Hall game effect cannot be assumed without a constraint in the boundary condition of the Laplace equation due to the conflict with an early-made requirement for the directors. Keeping that simplification to keep the Laplace equation in 2-dimension, we have explored only a limited possibility in which surface directors can only have oblique angles in approximately flat region of the fiber, referred to as band, but uniaxial in the other area of the fiber's surface, as depicted in Fig. With this new heterogeneous boundary condition, we proceeded to solve the Laplace equation, however numerically due to the analytically challenging boundary conditions.

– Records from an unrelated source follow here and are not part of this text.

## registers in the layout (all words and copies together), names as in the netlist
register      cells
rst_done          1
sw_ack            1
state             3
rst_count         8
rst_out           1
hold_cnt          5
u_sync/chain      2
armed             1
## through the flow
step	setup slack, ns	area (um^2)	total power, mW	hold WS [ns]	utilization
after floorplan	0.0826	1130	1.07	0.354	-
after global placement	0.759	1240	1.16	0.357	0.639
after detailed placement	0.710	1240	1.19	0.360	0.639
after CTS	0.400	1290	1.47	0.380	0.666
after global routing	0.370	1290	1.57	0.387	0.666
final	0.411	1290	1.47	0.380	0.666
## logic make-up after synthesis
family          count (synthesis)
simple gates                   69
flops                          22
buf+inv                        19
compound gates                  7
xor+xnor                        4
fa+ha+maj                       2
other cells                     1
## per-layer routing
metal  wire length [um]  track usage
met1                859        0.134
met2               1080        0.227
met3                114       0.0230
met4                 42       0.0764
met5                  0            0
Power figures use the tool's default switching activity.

Unlike the analytical approach, the numerical approach with the new heterogeneous boundary condition assumed the real geometry of the boundary without any simplification. Due to the advantage of numerical analysis, the boundary of the Laplace equation mimics the real system geometry. The surface directors in the band of the heterogeneous boundary are under the boundary condition of the similar form.

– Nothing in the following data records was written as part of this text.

<file path="config.mk">
export PLATFORM = sky130hd
export DESIGN_NAME = pll_lmmi_arbiter
export DESIGN_NICKNAME = d
export VERILOG_FILES = /design/src/rtl/pll_lmmi_pkg.sv /design/src/rtl/rr_arb2.sv /design/src/rtl/pll_lmmi_arbiter.sv
export SDC_FILE = /design/constraint.sdc
export NUM_CORES = 1
export LEC_CHECK = 0
export ABC_AREA = 1
export CAP_MARGIN = 20
export CORE_UTILIZATION = 25
export CTS_CLUSTER_DIAMETER = 40
export DETAILED_ROUTE_END_ITERATION = 12
export REMOVE_ABC_BUFFERS = 1
export SYNTH_ARGS = -nofsm -noshare
export SYNTH_HDL_FRONTEND = slang
export SYNTH_SLANG_ARGS = --single-unit
</file>
<file path="constraint.sdc">
create_clock -name LMMICLK -period 3.5 [get_ports LMMICLK]
set_clock_uncertainty 0.15 [all_clocks]
set_input_delay 0.35 -clock LMMICLK [delete_from_list [all_inputs] [get_ports LMMICLK]]
set_output_delay 0.35 -clock LMMICLK [all_outputs]
set_load 0.01 [all_outputs]
</file>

As the cell gap increases with other parameters fixed, the middle part of the twisted profile curves as shown in the figure. Analytical solution profile, drawn together. The remaining parameters did not affect the twist profile as much as the gap between the cells, as shown in the figure. If the resulting value is approximately zero, it can be concluded that the saddle stretching effect does not exist outside the fiber or that the simplifications were not appropriate.
Although we confirmed the equilibrium director field in both the parallel cell and the orthogonal cell, we could not qualitatively identify the saddle effect due to the interaction between the bulk elastic deformations. The experiment can be performed with fibers of different radii, which are confirmed to have a degenerate plane anchoring surface, or with a half-cylindrical glass rod of different radii from the manufacturer Hilgenberg, which requires confirmation of the degenerate state. With these boundary changes, the radius dependence of the saddle-crack effect can also be verified.
But even with those horny residual chemicals, the fiber optic was used for parallel cell experiments and the uniaxial configuration was adopted, as it reflected little influence from the horny chemicals. The sawtooth-like fluctuations at the nanometer scale of both profiles originate from the resolution limit of the AFM, and not from the actual fluctuation of the fiber surface.